Stored items:

+++++

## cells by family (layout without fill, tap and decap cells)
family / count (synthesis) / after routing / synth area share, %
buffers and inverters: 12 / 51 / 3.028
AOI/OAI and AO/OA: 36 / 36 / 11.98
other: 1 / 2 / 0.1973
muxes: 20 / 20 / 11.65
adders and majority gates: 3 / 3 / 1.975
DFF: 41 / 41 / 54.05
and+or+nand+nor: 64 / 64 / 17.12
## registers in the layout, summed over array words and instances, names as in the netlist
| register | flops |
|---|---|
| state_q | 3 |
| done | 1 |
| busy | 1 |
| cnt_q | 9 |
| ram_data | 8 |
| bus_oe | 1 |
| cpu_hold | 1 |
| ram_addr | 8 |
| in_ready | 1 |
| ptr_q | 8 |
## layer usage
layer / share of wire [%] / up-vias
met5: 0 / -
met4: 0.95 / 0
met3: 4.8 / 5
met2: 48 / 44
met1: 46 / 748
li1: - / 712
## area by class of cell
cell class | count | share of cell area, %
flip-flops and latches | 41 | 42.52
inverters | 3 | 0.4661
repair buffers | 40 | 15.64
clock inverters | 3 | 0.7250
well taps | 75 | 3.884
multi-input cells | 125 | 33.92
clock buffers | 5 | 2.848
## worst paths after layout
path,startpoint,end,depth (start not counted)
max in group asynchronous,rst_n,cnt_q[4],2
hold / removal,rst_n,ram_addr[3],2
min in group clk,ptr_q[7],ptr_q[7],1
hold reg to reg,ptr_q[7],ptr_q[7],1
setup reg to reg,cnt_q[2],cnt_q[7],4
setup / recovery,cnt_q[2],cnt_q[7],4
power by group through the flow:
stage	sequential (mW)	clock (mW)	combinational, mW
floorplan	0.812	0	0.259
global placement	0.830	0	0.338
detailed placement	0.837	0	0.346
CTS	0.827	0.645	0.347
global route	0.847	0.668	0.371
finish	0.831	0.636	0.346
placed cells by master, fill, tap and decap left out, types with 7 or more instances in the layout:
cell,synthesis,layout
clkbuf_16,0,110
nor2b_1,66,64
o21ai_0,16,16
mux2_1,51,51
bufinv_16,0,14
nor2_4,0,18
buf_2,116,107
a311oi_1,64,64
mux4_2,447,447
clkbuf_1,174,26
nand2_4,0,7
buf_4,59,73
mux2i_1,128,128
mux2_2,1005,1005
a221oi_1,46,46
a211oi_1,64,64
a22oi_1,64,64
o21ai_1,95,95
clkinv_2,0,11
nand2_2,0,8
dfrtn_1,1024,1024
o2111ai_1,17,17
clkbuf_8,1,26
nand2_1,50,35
**config.mk**
```make
export PLATFORM = sky130hd
export DESIGN_NAME = adc_ring_writer
export DESIGN_NICKNAME = d
export VERILOG_FILES = /design/src/rtl/adc_ring_pkg.sv /design/src/rtl/adc_ring_ptr.sv /design/src/rtl/adc_ring_writer.sv
export SDC_FILE = /design/constraint.sdc
export NUM_CORES = 1
export LEC_CHECK = 0
export BUFFER_PORTS_ARGS = -buffer_cell sky130_fd_sc_hd__buf_2
export CAP_MARGIN = 20
export CORE_MARGIN = 10
export CORE_UTILIZATION = 52
export CTS_CLUSTER_DIAMETER = 30
export DETAILED_ROUTE_END_ITERATION = 12
export GPL_TIMING_DRIVEN = 0
export PLACE_DENSITY = 0.8
export SYNTH_ARGS = -nofsm -noshare
export SYNTH_HDL_FRONTEND = slang
export SYNTH_SLANG_ARGS = --single-unit
```
**constraint.sdc**
```tcl
create_clock -name clk_clk -period 3.5 [get_ports clk_clk]
set_input_delay 0.525 -clock clk_clk [delete_from_list [all_inputs] [get_ports clk_clk]]
set_output_delay 0.525 -clock clk_clk [all_outputs]
set_load 0.01 [all_outputs]
```
**src/rtl/adc_ring_pkg.sv**
```systemverilog
// Shared types and helpers for the ADC ring-buffer capture engine.
package adc_ring_pkg;

  // Capture controller states.
  typedef enum logic [1:0] {
    IDLE = 2'd0,
    RUN  = 2'd1,
    DONE = 2'd2
  } state_t;

  // Capture modes as seen on cfg_mode.
  localparam logic MODE_RING   = 1'b0;
  localparam logic MODE_SINGLE = 1'b1;

  // Widest RAM word the packing helper handles.
  localparam int PACK_MAX_W = 64;

  // Build a RAM word: channel tag in the top ch_w bits, sample in the low
  // sample_w bits, zeros in between. Callers truncate to their word width.
  function automatic logic [PACK_MAX_W-1:0] pack_word(
    input int                    data_w,
    input int                    sample_w,
    input int                    ch_w,
    input logic [PACK_MAX_W-1:0] ch,
    input logic [PACK_MAX_W-1:0] sample
  );
    logic [PACK_MAX_W-1:0] ch_mask;
    logic [PACK_MAX_W-1:0] s_mask;
    ch_mask = {PACK_MAX_W{1'b1}} >> (PACK_MAX_W - ch_w);
    s_mask  = {PACK_MAX_W{1'b1}} >> (PACK_MAX_W - sample_w);
    return ((ch & ch_mask) << (data_w - ch_w)) | (sample & s_mask);
  endfunction

endpackage

```
**src/rtl/adc_ring_ptr.sv**
```systemverilog
// Write pointer (wraps modulo the RAM depth) and saturating word counter.
module adc_ring_ptr
  import adc_ring_pkg::*;
#(
  parameter int ADDR_W = 9
) (
  input  logic              clk,
  input  logic              rst,
  input  logic              clear,
  input  logic              inc,
  output logic [ADDR_W-1:0] wr_ptr,
  output logic [ADDR_W:0]   count,
  output logic              wrap,
  output logic              full
);

  localparam logic [ADDR_W:0] DEPTH = {1'b1, {ADDR_W{1'b0}}};

  // The current write lands on the last address, so the pointer wraps next.
  assign wrap = (wr_ptr == {ADDR_W{1'b1}});
  // The counter has reached the RAM depth and stops there.
  assign full = (count == DEPTH);

  // Advance pointer and count on every committed write; clear on (re)start.
  always_ff @(posedge clk or posedge rst) begin
    // NOTE: state registers use non-blocking assignments so every flop samples
    // the pre-edge values, independent of statement order.
    if (rst) begin
      wr_ptr <= '0;
      count  <= '0;
    end else if (clear) begin
      wr_ptr <= '0;
      count  <= '0;
    end else if (inc) begin
      wr_ptr <= wr_ptr + 1'b1;
      if (!full) count <= count + 1'b1;
    end
  end

endmodule

```
**src/rtl/adc_ring_writer.sv**
```systemverilog
// Capture engine: filters tagged ADC samples by channel and writes them to the
// s2 port of a dual-port RAM as a continuous ring or a single-shot buffer.
module adc_ring_writer
  import adc_ring_pkg::*;
#(
  parameter int DATA_W   = 16,
  parameter int ADDR_W   = 9,
  parameter int NUM_CH   = 4,
  parameter int SAMPLE_W = 12,
  parameter int CH_W     = $clog2(NUM_CH)
) (
  input  logic                clk_clk,
  input  logic                reset_reset,
  input  logic                s_valid,
  output logic                s_ready,
  input  logic [CH_W-1:0]     s_channel,
  input  logic [SAMPLE_W-1:0] s_data,
  input  logic [NUM_CH-1:0]   cfg_ch_mask,
  input  logic                cfg_mode,
  input  logic [ADDR_W:0]     cfg_length,
  input  logic                start,
  input  logic                abort,
  output logic [ADDR_W-1:0]   mem_address,
  output logic                mem_chipselect,
  output logic                mem_write,
  output logic                mem_clken,
  output logic [DATA_W-1:0]   mem_writedata,
  output logic [DATA_W/8-1:0] mem_byteenable,
  output logic [ADDR_W-1:0]   wr_ptr,
  output logic [ADDR_W:0]     count,
  output logic                busy,
  output logic                done,
  output logic                overflow,
  output logic                irq
);

  localparam logic [ADDR_W:0] DEPTH = {1'b1, {ADDR_W{1'b0}}};

  state_t              state;
  logic                mode_q;
  logic [NUM_CH-1:0]   mask_q;
  logic [ADDR_W:0]     len_q;
  logic [ADDR_W:0]     len_eff;
  logic                accept;
  logic                keep;
  logic                write_en;
  logic                last;
  logic                restart;
  logic                wrap;
  logic                full;

  // A start pulse also blocks acceptance so a restart never swallows a sample.
  assign s_ready  = (state == RUN) && !abort && !start;
  assign accept   = s_valid && s_ready;
  assign keep     = ({1'b0, s_channel} < (CH_W+1)'(NUM_CH)) && mask_q[s_channel];
  assign restart  = start && !abort;
  assign len_eff  = (len_q == '0) ? DEPTH : len_q;

  assign busy           = (state == RUN);
  assign done           = (state == DONE);
  assign mem_chipselect = mem_write;
  assign mem_byteenable = '1;
  assign mem_clken      = ~reset_reset;

  // Decide whether this cycle's sample is written and whether it ends a single-shot run.
  always_comb begin
    // NOTE: every output gets a default first so no path leaves it unassigned,
    // which would otherwise infer a latch.
    write_en = 1'b0;
    last     = 1'b0;
    if (accept && keep) begin
      write_en = 1'b1;
      last     = (mode_q == MODE_SINGLE) && ((count + (ADDR_W+1)'(1)) == len_eff);
    end
  end

  adc_ring_ptr #(
    .ADDR_W (ADDR_W)
  ) u_ptr (
    .clk    (clk_clk),
    .rst    (reset_reset),
    .clear  (restart),
    .inc    (write_en),
    .wr_ptr (wr_ptr),
    .count  (count),
    .wrap   (wrap),
    .full   (full)
  );

  // Capture state machine; configuration is latched on start and held for the run.
  always_ff @(posedge clk_clk or posedge reset_reset) begin
    if (reset_reset) begin
      state  <= IDLE;
      mode_q <= MODE_RING;
      mask_q <= '0;
      len_q  <= '0;
    end else if (abort) begin
      if (state == RUN) state <= IDLE;
    end else if (start) begin
      state  <= RUN;
      mode_q <= cfg_mode;
      mask_q <= cfg_ch_mask;
      len_q  <= cfg_length;
    end else if (last) begin
      state <= DONE;
    end
  end

  // Register the RAM write one cycle after acceptance, plus irq and sticky overflow.
  always_ff @(posedge clk_clk or posedge reset_reset) begin
    if (reset_reset) begin
      mem_write     <= 1'b0;
      mem_address   <= '0;
      mem_writedata <= '0;
      irq           <= 1'b0;
      overflow      <= 1'b0;
    end else begin
      mem_write <= write_en;
      irq       <= write_en && ((mode_q == MODE_SINGLE) ? last : wrap);
      if (write_en) begin
        mem_address   <= wr_ptr;
        mem_writedata <= DATA_W'(pack_word(DATA_W, SAMPLE_W, CH_W,
                                           PACK_MAX_W'(s_channel),
                                           PACK_MAX_W'(s_data)));
      end
      if (restart) begin
        overflow <= 1'b0;
      end else if (write_en && (mode_q == MODE_RING) && full) begin
        overflow <= 1'b1;
      end
    end
  end

endmodule

```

+++++

| TASK REQUIREMENTS |
Say how many lines in the entries above contain the string "fill". Give the number by itself.

| WRITTEN SOLUTION |
2